El mito de la inteligencia artificial, nos indica Larson, predice una comprensión tal de los principios del pensamiento inteligente que estos se podrán reducir a una labor de ingeniería que se va a programar en la robótica y en los sistemas de inteligencia artificial. Con acceso a volúmenes de datos, a la integración de esos datos y a las plataformas de análisis, las máquinas nos permitirán descubrir nuevos principios y teorías sin que sean necesarias las investigaciones humanas.
Los científicos ya no perderán el tiempo investigando de la manera tradicional:
«En la era de la IA, al parecer, no podemos esperar a que la teoría surja del descubrimiento y la experimentación. Tenemos que depositar nuestra fe en la supremacía de la inteligencia informática sobre la humana –asombrosamente, haciendo frente al misterio teórico sin solucionar que es el imbuir a los ordenadores una inteligencia flexible».

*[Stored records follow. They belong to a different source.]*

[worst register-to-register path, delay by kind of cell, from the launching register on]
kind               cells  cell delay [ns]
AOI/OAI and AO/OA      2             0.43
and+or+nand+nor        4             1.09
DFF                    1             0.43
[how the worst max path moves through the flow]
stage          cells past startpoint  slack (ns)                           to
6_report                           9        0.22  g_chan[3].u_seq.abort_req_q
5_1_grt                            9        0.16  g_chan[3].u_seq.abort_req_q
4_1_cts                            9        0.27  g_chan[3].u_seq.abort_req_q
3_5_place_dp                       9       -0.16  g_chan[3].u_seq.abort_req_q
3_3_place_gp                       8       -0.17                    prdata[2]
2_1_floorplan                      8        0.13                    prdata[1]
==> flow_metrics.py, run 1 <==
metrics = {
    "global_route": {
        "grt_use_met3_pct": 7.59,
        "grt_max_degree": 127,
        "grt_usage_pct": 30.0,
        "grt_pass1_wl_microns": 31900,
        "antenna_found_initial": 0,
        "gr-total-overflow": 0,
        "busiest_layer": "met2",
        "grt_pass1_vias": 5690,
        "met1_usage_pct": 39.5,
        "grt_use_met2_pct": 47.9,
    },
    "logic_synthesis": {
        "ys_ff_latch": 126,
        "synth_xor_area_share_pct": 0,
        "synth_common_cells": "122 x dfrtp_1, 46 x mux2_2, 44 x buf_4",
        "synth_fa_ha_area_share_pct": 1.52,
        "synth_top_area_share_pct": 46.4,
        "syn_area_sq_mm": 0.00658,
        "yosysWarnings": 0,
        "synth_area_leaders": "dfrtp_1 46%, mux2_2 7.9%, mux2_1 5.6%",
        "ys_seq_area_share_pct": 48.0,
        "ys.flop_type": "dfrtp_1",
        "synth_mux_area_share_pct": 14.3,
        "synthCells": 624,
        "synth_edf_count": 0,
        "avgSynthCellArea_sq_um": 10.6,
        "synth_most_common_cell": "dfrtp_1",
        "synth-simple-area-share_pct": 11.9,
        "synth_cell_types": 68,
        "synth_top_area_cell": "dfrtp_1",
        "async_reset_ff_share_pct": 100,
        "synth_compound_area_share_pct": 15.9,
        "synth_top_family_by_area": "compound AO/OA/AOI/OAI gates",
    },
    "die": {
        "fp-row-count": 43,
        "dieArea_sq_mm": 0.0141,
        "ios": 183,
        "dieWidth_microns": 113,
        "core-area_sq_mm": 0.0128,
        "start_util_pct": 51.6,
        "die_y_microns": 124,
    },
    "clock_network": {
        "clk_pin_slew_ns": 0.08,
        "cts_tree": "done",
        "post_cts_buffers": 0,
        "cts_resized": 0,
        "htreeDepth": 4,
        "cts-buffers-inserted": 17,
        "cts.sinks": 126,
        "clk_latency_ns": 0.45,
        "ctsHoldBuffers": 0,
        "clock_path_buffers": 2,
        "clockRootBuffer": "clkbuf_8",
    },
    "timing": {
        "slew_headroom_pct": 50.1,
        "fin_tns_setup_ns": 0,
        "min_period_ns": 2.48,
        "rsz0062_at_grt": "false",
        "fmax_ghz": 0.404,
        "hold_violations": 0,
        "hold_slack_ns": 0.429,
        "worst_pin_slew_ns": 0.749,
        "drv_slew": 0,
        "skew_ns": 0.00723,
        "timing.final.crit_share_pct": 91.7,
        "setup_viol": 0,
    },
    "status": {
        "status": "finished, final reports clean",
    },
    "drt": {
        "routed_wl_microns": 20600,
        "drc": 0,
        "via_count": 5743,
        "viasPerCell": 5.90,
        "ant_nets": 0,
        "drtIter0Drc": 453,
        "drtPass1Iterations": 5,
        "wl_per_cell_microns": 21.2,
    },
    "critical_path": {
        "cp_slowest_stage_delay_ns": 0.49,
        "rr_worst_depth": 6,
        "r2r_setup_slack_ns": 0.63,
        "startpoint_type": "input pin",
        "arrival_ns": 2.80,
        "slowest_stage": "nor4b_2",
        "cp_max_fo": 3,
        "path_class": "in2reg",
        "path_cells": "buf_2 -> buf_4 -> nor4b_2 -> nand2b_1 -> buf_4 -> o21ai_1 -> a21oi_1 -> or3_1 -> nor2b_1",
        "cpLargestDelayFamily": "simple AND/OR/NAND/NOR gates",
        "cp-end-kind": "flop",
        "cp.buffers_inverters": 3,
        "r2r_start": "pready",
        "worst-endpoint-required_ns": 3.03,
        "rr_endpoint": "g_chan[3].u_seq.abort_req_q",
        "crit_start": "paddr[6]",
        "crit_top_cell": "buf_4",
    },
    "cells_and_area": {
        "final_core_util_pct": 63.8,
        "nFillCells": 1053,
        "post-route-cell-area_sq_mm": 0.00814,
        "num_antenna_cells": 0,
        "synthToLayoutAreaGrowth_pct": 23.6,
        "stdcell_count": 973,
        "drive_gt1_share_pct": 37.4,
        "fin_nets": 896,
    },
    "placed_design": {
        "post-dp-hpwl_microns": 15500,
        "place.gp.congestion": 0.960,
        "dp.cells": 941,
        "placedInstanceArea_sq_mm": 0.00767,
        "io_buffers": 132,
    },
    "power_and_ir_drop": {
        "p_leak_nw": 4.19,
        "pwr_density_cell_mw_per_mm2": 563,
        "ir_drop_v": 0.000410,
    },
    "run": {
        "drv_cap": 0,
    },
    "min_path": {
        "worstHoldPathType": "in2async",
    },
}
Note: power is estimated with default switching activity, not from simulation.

Surge, pues, frente a este «paradigma informático» un reto ético formidable para la ciencia: ¿están desapareciendo los valores científicos con esta rebaja del rol del hombre de ciencia? ¿Cuál es el signo del actual trastorno de la cultura? ¿Asistimos al advenimiento del antiintelectualismo o, quizás más trágico, del antihumanismo con esta mitología de unas máquinas superinteligentes que vienen a reemplazar a los humanos? ¿Se está desprestigiando la mente humana frente a las especulaciones sobre su sustitución por los programas informáticos?

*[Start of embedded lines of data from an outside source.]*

--- src/common/astx_pkg.sv ---
// Package for the asynchronous serial transmitter with break support
package astx_pkg;
  // Register offsets (byte addresses)
  localparam logic [3:0] ADDR_TX_CTRL   = 4'h0;
  localparam logic [3:0] ADDR_RX_CTRL   = 4'h1;
  localparam logic [3:0] ADDR_TX_HOLD   = 4'h2;
  localparam logic [3:0] ADDR_RX_DATA   = 4'h3;
  localparam logic [3:0] ADDR_FLAGS     = 4'h4;
  localparam logic [3:0] ADDR_IRQ_EN    = 4'h5;
  localparam logic [3:0] ADDR_BAUD_LO   = 4'h6;
  localparam logic [3:0] ADDR_BAUD_HI   = 4'h7;
  localparam logic [3:0] ADDR_BAUD_CFG  = 4'h8;
  localparam logic [3:0] ADDR_RX_STAT   = 4'h9;
  // Transmit control/status fields
  localparam int TXC_NINTH_DATA = 0;
  localparam int TXC_SHIFT_EMPTY = 1;
  localparam int TXC_SEND_BREAK = 3;
  localparam int TXC_SYNC_SEL   = 4;
  localparam int TXC_TX_ENABLE  = 5;
  localparam int TXC_NINE_BIT   = 6;
  // Receive control fields
  localparam int RXC_PORT_EN    = 7;
  // Flag/enable fields
  localparam int FLG_TX_EMPTY   = 4;
  localparam int FLG_RX_DONE    = 5;
  // Receive status and baud configuration fields
  localparam int RXS_FRAME_ERR  = 2;
  localparam int BCFG_WIDE      = 3;
  // Reset values
  localparam logic [7:0] TXC_RESET  = 8'h02;
  localparam logic [7:0] ZERO_BYTE  = 8'h00;
  // Character geometry
  localparam logic [3:0] BREAK_ZEROS = 4'hC;
  localparam logic [3:0] DATA_BITS_8 = 4'h8;
  localparam logic [3:0] DATA_BITS_9 = 4'h9;
  // Write-to-flag latency: flag valid in second cycle after write
  localparam int FLAG_LAG_CYCLES = 2;

  // Transmit state machine
  typedef enum logic [3:0] {
    ASTX_IDLE  = 4'b0001,
    ASTX_START = 4'b0010,
    ASTX_DATA  = 4'b0100,
    ASTX_STOP  = 4'b1000
  } astx_state_t;

  // Register bus request
  typedef struct packed {
    logic       wr;
    logic       rd;
    logic [3:0] addr;
    logic [7:0] wdata;
  } astx_bus_req_t;

  // Receive-side status presented by the receiver path
  typedef struct packed {
    logic       done;
    logic       frame_err;
    logic [7:0] data;
  } astx_rx_stat_t;
endpackage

El mito de la inteligencia artificial, nos indica Larson, predice una comprensión tal de los principios del pensamiento inteligente que estos se podrán reducir a una labor de ingeniería que se va a programar en la robótica y en los sistemas de inteligencia artificial
Larson nos dice que hoy en día nadie tiene la menor idea sobre cómo construir una inteligencia artificial general; que desde una posición genuinamente científica hay motivos de sobra para rechazar la idea de una marcha inevitable y lineal hacia las máquinas superinteligentes. Sin embargo, agrega, se está corriendo el riesgo, en nuestras sociedades, al hacer que estas máquinas actuales —de inteligencia artificial estrecha, limitada, «potentes eruditos idiotas»— entren en servicio en áreas importantes de la vida humana por las utilidades empresariales, de consumo y gubernamentales:
«Los coches sin conductor son un buen ejemplo de ello. Está muy bien hablar sobre los avances en el reconocimiento visual de los objetos hasta que, en algún punto de la larga cola de consecuencias imprevistas y, por consiguiente, no incluidas en los datos de entrenamiento, tu vehículo embiste un autobús lleno de gente en su intento por esquivar una torre eléctrica (es algo que ha pasado).

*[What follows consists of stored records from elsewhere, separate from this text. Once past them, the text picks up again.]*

$ cat config.mk
export PLATFORM = sky130hd
export DESIGN_NAME = tofs_top
export DESIGN_NICKNAME = d
export VERILOG_FILES = /design/src/tofs_pkg.sv /design/src/tofs_top.sv
export VERILOG_INCLUDE_DIRS = /design/src
export SDC_FILE = /design/constraint.sdc
export NUM_CORES = 1
export LEC_CHECK = 0
export BUFFER_PORTS_ARGS = -buffer_cell sky130_fd_sc_hd__buf_4
export CAP_MARGIN = 20
export CORE_AREA = 2 2 137 139
export CTS_CLUSTER_SIZE = 30
export DETAILED_ROUTE_END_ITERATION = 10
export DIE_AREA = 0 0 139 141
export MAX_ROUTING_LAYER = met4
export PLACE_DENSITY = 0.8
export SETUP_SLACK_MARGIN = 0.1
export SKIP_CTS_REPAIR_TIMING = 1
export SLEW_MARGIN = 5
export SYNTH_ARGS = -nofsm -noshare
export SYNTH_HDL_FRONTEND = slang
export SYNTH_SLANG_ARGS = --single-unit
export TNS_END_PERCENT = 5
$ cat constraint.sdc
create_clock -name mclk -period 4.9 [get_ports mclk]
set_clock_uncertainty 0.05 [all_clocks]
set_input_delay 0.245 -clock mclk [delete_from_list [all_inputs] [get_ports mclk]]
set_output_delay 0.245 -clock mclk [all_outputs]
set_load 0.1 [all_outputs]
$ cat src/tofs_regs.svh
// Register offsets, field positions and reset values of the offset and fan-sense slice
`ifndef TOFS_REGS_SVH
`define TOFS_REGS_SVH

// Register indices; byte address is four times the index
`define TOFS_IDX_REMOTE_ONE_OFS 10'h070
`define TOFS_IDX_LOCAL_OFS 10'h071
`define TOFS_IDX_REMOTE_TWO_OFS 10'h072
`define TOFS_IDX_FAN_AVG_CFG 10'h073
`define TOFS_IDX_LOCK 10'h090
`define TOFS_IDX_READ_REMOTE_ONE 10'h091
`define TOFS_IDX_READ_LOCAL 10'h092
`define TOFS_IDX_READ_REMOTE_TWO 10'h093

// Reset values
`define TOFS_RST_OFS 8'h00
`define TOFS_RST_CFG 8'h00
`define TOFS_RST_LOCK 1'h0

// Field positions in the fan-sense and averaging register
`define TOFS_CFG_SEL_LSB 0
`define TOFS_CFG_SEL_MSB 3
`define TOFS_CFG_AVG_BIT 4
`define TOFS_CFG_USED_MSB 4

// Lock register bit
`define TOFS_LOCK_BIT 0

`endif

$ cat src/tofs_pkg.sv
// Types shared by the offset and fan-sense slice
package tofs_pkg;

	// Channel order of the three temperature paths
	typedef enum logic [1:0] {
		TOFS_CH_REMOTE_ONE,
		TOFS_CH_LOCAL,
		TOFS_CH_REMOTE_TWO
	} tofs_chan_e;

	// Stored offset, signed quarter degrees
	typedef logic signed [7:0] tofs_offset_t;

endpackage : tofs_pkg

$ cat src/tofs_top.sv
// Temperature offset, fan-sense select and averaging control with an APB register slave
//
// Operation
// - Every remote-1 reading gets the signed remote-1 offset added, one LSB being 0.25 C.
// - Every local reading gets the signed local offset added, one LSB being 0.25 C.
// - Every remote-2 reading gets the signed remote-2 offset added, one LSB being 0.25 C.
// - After the lock bit is set, writes to the remote-1 and local offsets no longer change them.
// - The three offsets and the fan-sense/averaging register hold zero after reset.
// - A zero select bit measures that fan from the digital pulse of a 3-wire fan.
// - A one select bit senses that fan as a 2-wire fan through the coupled sense input.
// - In 2-wire mode pulses are detected against a threshold from a separate register input.
// - With averaging disabled each reading is a single conversion rather than an average.
//
// The implementer's own choice: the APB interface to the registers.
`timescale 1ns/100ps
`include "tofs_regs.svh"

module tofs_top #(
	parameter int TEMP_W = 10,
	parameter int AVG_LOG2 = 4,
	parameter int LVL_W = 8
) (
	input wire logic mclk, // System clock, 100 MHz
	input wire logic rst_n, // Synchronous reset, active low
	input wire logic psel, // APB select
	input wire logic penable, // APB enable
	input wire logic pwrite, // APB direction, high for write
	input wire logic [11:0] paddr, // APB byte address
	input wire logic [31:0] pwdata, // APB write data
	input wire logic [3:0] pstrb, // APB byte strobes
	output logic [31:0] prdata, // APB read data
	output logic pready, // APB ready
	output logic pslverr, // APB error on unmapped address
	input wire logic [3*TEMP_W-1:0] raw_temp, // Raw conversions, remote-1 in low slice
	input wire logic [2:0] raw_valid, // Raw conversion strobe per channel
	output logic [3*TEMP_W-1:0] temp_reading, // Corrected readings for limit and fan control
	output logic [2:0] temp_reading_valid, // Pulse when a reading updates
	input wire logic [3:0] fan_speed_pulse, // Digital pulse from 3-wire fans
	input wire logic [4*LVL_W-1:0] fan_sense_level, // Sampled 2-wire sense levels
	input wire logic [LVL_W-1:0] two_wire_threshold, // Detection threshold from its own register
	output logic [3:0] fan_pulse, // Selected fan pulse per input
	output logic [3:0] fan_two_wire_select, // Select bits, high for 2-wire sensing
	output logic averaging_disable // High while averaging is off
);

	// Elaboration-time limits of the parameters
	initial begin
		if (TEMP_W < 9 || TEMP_W > 31 || AVG_LOG2 < 1 || AVG_LOG2 > 8 || LVL_W < 1) begin
			$error("tofs_top: parameter out of range");
		end
	end

	localparam int ACC_W = TEMP_W + AVG_LOG2;
	localparam logic [AVG_LOG2-1:0] CNT_LAST = {AVG_LOG2{1'b1}};
	localparam logic signed [TEMP_W:0] SAT_MAX = (TEMP_W+1)'(2 ** (TEMP_W - 1) - 1);
	localparam logic signed [TEMP_W:0] SAT_MIN = -SAT_MAX - (TEMP_W+1)'(1);

	tofs_pkg::tofs_offset_t ofs_q [3];
	logic [`TOFS_CFG_USED_MSB:0] cfg_q;
	logic lock_q;
	logic [31:0] prdata_q;
	logic pready_q;
	logic pslverr_q;
	logic [3:0] fan_pulse_q;

	// APB decode
	wire [9:0] reg_idx = paddr[11:2];
	wire aligned = paddr[1:0] == 2'h0;
	wire setup_ph = psel && !penable;
	wire wr_take = psel && penable && pready_q && pwrite && !pslverr_q && pstrb[0];
	wire hit_ofs1 = aligned && reg_idx == `TOFS_IDX_REMOTE_ONE_OFS;
	wire hit_ofsl = aligned && reg_idx == `TOFS_IDX_LOCAL_OFS;
	wire hit_ofs2 = aligned && reg_idx == `TOFS_IDX_REMOTE_TWO_OFS;
	wire hit_cfg = aligned && reg_idx == `TOFS_IDX_FAN_AVG_CFG;
	wire hit_lock = aligned && reg_idx == `TOFS_IDX_LOCK;
	wire hit_rd1 = aligned && reg_idx == `TOFS_IDX_READ_REMOTE_ONE;
	wire hit_rdl = aligned && reg_idx == `TOFS_IDX_READ_LOCAL;
	wire hit_rd2 = aligned && reg_idx == `TOFS_IDX_READ_REMOTE_TWO;
	wire rd_only = hit_rd1 || hit_rdl || hit_rd2;
	wire hit_any = hit_ofs1 || hit_ofsl || hit_ofs2 || hit_cfg || hit_lock || rd_only;
	wire bad_access = !hit_any || (pwrite && rd_only);

	// Write enables; the first two are closed once locked
	wire we_ofs1 = wr_take && hit_ofs1 && !lock_q;
	wire we_ofsl = wr_take && hit_ofsl && !lock_q;
	wire we_ofs2 = wr_take && hit_ofs2;
	wire we_cfg = wr_take && hit_cfg;
	wire we_lock = wr_take && hit_lock && pwdata[`TOFS_LOCK_BIT];

	// Read data selection
	wire [31:0] rd_mux =
		hit_ofs1 ? {24'h000000, ofs_q[tofs_pkg::TOFS_CH_REMOTE_ONE]} :
		hit_ofsl ? {24'h000000, ofs_q[tofs_pkg::TOFS_CH_LOCAL]} :
		hit_ofs2 ? {24'h000000, ofs_q[tofs_pkg::TOFS_CH_REMOTE_TWO]} :
		hit_cfg ? {27'h0000000, cfg_q} :
		hit_lock ? {31'h00000000, lock_q} :
		hit_rd1 ? {{(32-TEMP_W){1'b0}}, temp_reading[TEMP_W-1:0]} :
		hit_rdl ? {{(32-TEMP_W){1'b0}}, temp_reading[2*TEMP_W-1:TEMP_W]} :
		hit_rd2 ? {{(32-TEMP_W){1'b0}}, temp_reading[3*TEMP_W-1:2*TEMP_W]} :
		32'h00000000;

	// Bus answer: data and ready are prepared in the setup cycle, access completes at once
	always_ff @(posedge mclk) begin
		if (!rst_n) begin
			prdata_q <= 32'h00000000;
			pready_q <= 1'b0;
			pslverr_q <= 1'b0;
		end else begin
			pready_q <= setup_ph;
			pslverr_q <= setup_ph && bad_access;
			if (setup_ph) begin
				prdata_q <= pwrite ? 32'h00000000 : rd_mux;
			end
		end
	end

	// Offset and configuration storage
	always_ff @(posedge mclk) begin
		if (!rst_n) begin
			ofs_q[0] <= `TOFS_RST_OFS;
			ofs_q[1] <= `TOFS_RST_OFS;
			ofs_q[2] <= `TOFS_RST_OFS;
			cfg_q <= ($bits(cfg_q))'(`TOFS_RST_CFG);
			lock_q <= `TOFS_RST_LOCK;
		end else begin
			if (we_ofs1) ofs_q[tofs_pkg::TOFS_CH_REMOTE_ONE] <= pwdata[7:0];
			if (we_ofsl) ofs_q[tofs_pkg::TOFS_CH_LOCAL] <= pwdata[7:0];
			if (we_ofs2) ofs_q[tofs_pkg::TOFS_CH_REMOTE_TWO] <= pwdata[7:0];
			if (we_cfg) cfg_q <= pwdata[`TOFS_CFG_USED_MSB:0];
			if (we_lock) lock_q <= 1'b1; // Lock holds until reset
		end
	end

	wire avg_off = cfg_q[`TOFS_CFG_AVG_BIT];
	wire [3:0] sel_two_wire = cfg_q[`TOFS_CFG_SEL_MSB:`TOFS_CFG_SEL_LSB];

	// Per channel: optional averaging, then offset add with saturation
	for (genvar c = 0; c < 3; c++) begin : g_chan
		logic signed [ACC_W-1:0] acc_q;
		logic [AVG_LOG2-1:0] cnt_q;
		logic signed [TEMP_W-1:0] rd_q;
		logic vld_q;
		wire signed [TEMP_W-1:0] raw = raw_temp[c*TEMP_W +: TEMP_W];
		wire signed [ACC_W-1:0] raw_ext = ACC_W'(raw);
		wire signed [ACC_W-1:0] acc_sum = acc_q + raw_ext;
		wire avg_done = cnt_q == CNT_LAST;
		wire signed [TEMP_W-1:0] avg_val = TEMP_W'(acc_sum >>> AVG_LOG2);
		wire take = raw_valid[c] && (avg_off || avg_done);
		wire signed [TEMP_W-1:0] base = avg_off ? raw : avg_val;
		wire signed [TEMP_W:0] ofs_ext = (TEMP_W+1)'(ofs_q[c]);
		wire signed [TEMP_W:0] sum = (TEMP_W+1)'(base) + ofs_ext;
		wire signed [TEMP_W-1:0] sat =
			sum > SAT_MAX ? TEMP_W'(SAT_MAX) :
			sum < SAT_MIN ? TEMP_W'(SAT_MIN) :
			TEMP_W'(sum);

		// Accumulate a block of conversions unless averaging is off
		always_ff @(posedge mclk) begin
			if (!rst_n) begin
				acc_q <= '0;
				cnt_q <= '0;
			end else if (avg_off) begin
				acc_q <= '0;
				cnt_q <= '0;
			end else if (raw_valid[c]) begin
				acc_q <= avg_done ? '0 : acc_sum;
				cnt_q <= AVG_LOG2'(cnt_q + 1'b1);
			end
		end

		// Reading register holds the corrected value
		always_ff @(posedge mclk) begin
			if (!rst_n) begin
				rd_q <= '0;
				vld_q <= 1'b0;
			end else begin
				vld_q <= take;
				if (take) rd_q <= sat;
			end
		end

		assign temp_reading[c*TEMP_W +: TEMP_W] = rd_q;
		assign temp_reading_valid[c] = vld_q;
	end

	// Fan pulse source per input
	for (genvar f = 0; f < 4; f++) begin : g_fan
		wire two_wire_hit = fan_sense_level[f*LVL_W +: LVL_W] > two_wire_threshold;
		wire pulse_src = sel_two_wire[f] ? two_wire_hit : fan_speed_pulse[f];
		always_ff @(posedge mclk) begin
			if (!rst_n) begin
				fan_pulse_q[f] <= 1'b0;
			end else begin
				fan_pulse_q[f] <= pulse_src;
			end
		end
	end

	// Outputs straight from flip-flops
	assign prdata = prdata_q;
	assign pready = pready_q;
	assign pslverr = pslverr_q;
	assign fan_pulse = fan_pulse_q;
	assign fan_two_wire_select = sel_two_wire;
	assign averaging_disable = avg_off;

endmodule : tofs_top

Fijémonos también en los problemas con el sesgo y el reconocimiento de imágenes: Google Photos estampó la etiqueta de GORILA sobre la foto de dos afroamericanos. Tras esa bomba de neutrones de los desastres de relaciones públicas, Google solventó el problema… deshaciéndose de las imágenes con gorilas en el conjunto de entrenamiento que usaba su sistema de aprendizaje profundo».